Data will be downloaded from the NaPTAN site as csv for area 250 (Lancashire). [Town] data will be extracted using MS Excel native filters and sorting to a [Town] extract csv which will be imported into JOSM. Analysis of the downloaded data has shown several mistakes in the data - mostly the Town is incorrectly completed - missing or typo or wrong Town (e.g. Withnell an outlying village of Chorley has been defined in the Town field). These will be manually checked and changed prior to importing. I am able to perform this effectively due to my local knowledge.

Load csv into JOSM, conflate using JOSM/Conflate tool, upload.

Team Approach

Just me.

Workflow

   Filtering and sorting 
   Output data will be loaded into JOSM.
   JOSM conflation plugin will be used to conflate with existing data.
   Data will be uploaded.
   Reversion can be achieved with JOSM reverter plugin if necessary.

Conflation

Data can be conflated using the JOSM conflation plugin. Below is my tested step by step process for this.

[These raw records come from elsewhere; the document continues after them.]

**config.mk**
```make
export PLATFORM = sky130hd
export DESIGN_NAME = my_rr_arbiter_flat
export DESIGN_NICKNAME = d
export VERILOG_FILES = /design/src/rtl/my_rr_arbiter_if.sv /design/src/rtl/my_rr_arbiter.sv /design/src/flat_wrapper.sv
export SDC_FILE = /design/constraint.sdc
export NUM_CORES = 1
export LEC_CHECK = 0
export CAP_MARGIN = 20
export CORE_AREA = 2 2 132 134
export CTS_CLUSTER_SIZE = 12
export DETAILED_ROUTE_END_ITERATION = 8
export DIE_AREA = 0 0 134 136
export PLACE_DENSITY_LB_ADDON = 0.25
export SLEW_MARGIN = 20
export SYNTH_ARGS = -nofsm -noshare
export SYNTH_HDL_FRONTEND = slang
export SYNTH_SLANG_ARGS = --single-unit
```
**constraint.sdc**
```tcl
create_clock -name clk -period 2.9 [get_ports clk]
set_input_delay 0.58 -clock clk [delete_from_list [all_inputs] [get_ports clk]]
set_output_delay 0.58 -clock clk [all_outputs]
set_load 0.01 [all_outputs]
```
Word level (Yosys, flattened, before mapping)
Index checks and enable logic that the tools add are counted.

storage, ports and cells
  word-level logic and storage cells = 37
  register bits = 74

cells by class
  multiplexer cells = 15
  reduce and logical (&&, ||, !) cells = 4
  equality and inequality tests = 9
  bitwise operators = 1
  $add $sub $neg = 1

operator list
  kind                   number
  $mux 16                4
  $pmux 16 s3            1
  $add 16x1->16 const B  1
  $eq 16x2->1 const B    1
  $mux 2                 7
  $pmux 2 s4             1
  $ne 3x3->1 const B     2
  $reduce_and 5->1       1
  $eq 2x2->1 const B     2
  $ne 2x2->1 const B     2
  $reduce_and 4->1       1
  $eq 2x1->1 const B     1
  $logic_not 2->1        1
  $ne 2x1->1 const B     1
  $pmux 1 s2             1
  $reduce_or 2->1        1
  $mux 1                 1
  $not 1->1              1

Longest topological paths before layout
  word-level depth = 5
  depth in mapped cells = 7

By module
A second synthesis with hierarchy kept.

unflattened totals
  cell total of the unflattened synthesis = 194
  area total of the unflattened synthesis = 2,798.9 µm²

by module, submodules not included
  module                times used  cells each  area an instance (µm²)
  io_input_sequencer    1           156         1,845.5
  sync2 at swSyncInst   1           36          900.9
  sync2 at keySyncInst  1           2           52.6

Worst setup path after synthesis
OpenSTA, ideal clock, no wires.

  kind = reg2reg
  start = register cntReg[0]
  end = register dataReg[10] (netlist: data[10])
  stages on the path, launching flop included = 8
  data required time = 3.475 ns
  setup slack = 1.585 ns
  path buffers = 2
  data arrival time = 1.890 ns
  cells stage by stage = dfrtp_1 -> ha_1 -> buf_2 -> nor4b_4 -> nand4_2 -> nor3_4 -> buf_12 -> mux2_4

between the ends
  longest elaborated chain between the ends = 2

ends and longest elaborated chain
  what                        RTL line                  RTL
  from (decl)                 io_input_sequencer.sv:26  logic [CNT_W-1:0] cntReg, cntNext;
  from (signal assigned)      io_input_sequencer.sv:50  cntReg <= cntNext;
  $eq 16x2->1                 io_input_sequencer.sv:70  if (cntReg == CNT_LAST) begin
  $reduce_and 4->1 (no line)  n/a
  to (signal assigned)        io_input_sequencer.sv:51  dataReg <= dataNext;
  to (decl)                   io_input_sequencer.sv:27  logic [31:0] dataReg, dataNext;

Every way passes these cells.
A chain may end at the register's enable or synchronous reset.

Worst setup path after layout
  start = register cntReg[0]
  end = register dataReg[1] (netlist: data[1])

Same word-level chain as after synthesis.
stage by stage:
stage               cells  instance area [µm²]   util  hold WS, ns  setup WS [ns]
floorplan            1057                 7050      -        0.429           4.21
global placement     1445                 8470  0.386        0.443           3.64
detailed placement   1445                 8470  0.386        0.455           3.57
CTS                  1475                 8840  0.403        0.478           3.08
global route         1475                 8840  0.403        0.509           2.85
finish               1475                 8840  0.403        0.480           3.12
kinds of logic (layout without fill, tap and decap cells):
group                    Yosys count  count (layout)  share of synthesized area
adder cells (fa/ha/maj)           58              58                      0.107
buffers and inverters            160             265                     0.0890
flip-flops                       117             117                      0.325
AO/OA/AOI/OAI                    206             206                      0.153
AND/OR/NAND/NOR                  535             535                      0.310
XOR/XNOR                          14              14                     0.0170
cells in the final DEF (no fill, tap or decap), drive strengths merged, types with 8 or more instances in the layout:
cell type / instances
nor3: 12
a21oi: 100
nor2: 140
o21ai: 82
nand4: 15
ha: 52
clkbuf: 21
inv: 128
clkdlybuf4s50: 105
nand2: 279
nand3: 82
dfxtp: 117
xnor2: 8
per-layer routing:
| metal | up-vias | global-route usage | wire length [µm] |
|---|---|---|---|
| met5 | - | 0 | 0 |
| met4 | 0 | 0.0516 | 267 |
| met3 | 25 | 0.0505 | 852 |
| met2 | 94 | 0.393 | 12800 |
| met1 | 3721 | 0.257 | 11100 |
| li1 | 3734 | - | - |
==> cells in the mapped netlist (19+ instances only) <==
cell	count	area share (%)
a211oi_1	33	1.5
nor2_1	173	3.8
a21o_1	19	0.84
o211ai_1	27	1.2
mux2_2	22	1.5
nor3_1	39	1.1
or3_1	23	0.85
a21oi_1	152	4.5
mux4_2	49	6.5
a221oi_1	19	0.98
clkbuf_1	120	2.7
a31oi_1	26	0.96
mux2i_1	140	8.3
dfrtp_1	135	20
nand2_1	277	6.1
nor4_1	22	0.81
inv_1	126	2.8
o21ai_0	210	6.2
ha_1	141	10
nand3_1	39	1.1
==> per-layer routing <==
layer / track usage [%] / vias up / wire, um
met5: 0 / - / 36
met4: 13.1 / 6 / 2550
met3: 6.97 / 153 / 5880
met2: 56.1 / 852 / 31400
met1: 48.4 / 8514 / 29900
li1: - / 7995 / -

   Open up one of the csv files in JOSM.
   Download bus stop data for the current area as a new layer from Overpass API
       [out:xml][timeout:25][bbox:(bbox={{{minlon}}},{{{minlat}}},{{{maxlon}}},{{{maxlat}}})]; ( node["public_transport"="platform"]; node["highway"="bus_stop"]; ); (._;>;); out meta;
   Configure the conflation settings
       Set the existing OSM data layer as active and Ctrl + A to select all stops, click freeze to make these the conflation reference.
       Set the imported data layer as active and Ctrl + A to select all stops, click freeze to make these the conflation subject.
       Using default settings, generate matches (can tweak if necessary, but NaPTAN data seems to be close to true stop positions).
   Go through the list of matches and perform conflation.
       Check that the stop nodes being matched are actually the same stop. If not, click remove in the conflation window to unmatch them. If other stops are   nearby then check for matches amongst those and manually conflate.
       Check the position of the stop against aerial imagery (Bing and Esri enhanced have best alignment in this region). If the existing data has a bad position, change the active layer and move the node as needed.
       With position and match verified, click conflate in the conflation window. This brings up a list of tag conflicts if there are any. Defer to any existing stop name. If naptan:verified=yes is present then delete the tag as per the original import guidelines.
   Upload the data layer which was originally the imported data (now the imported and conflated data).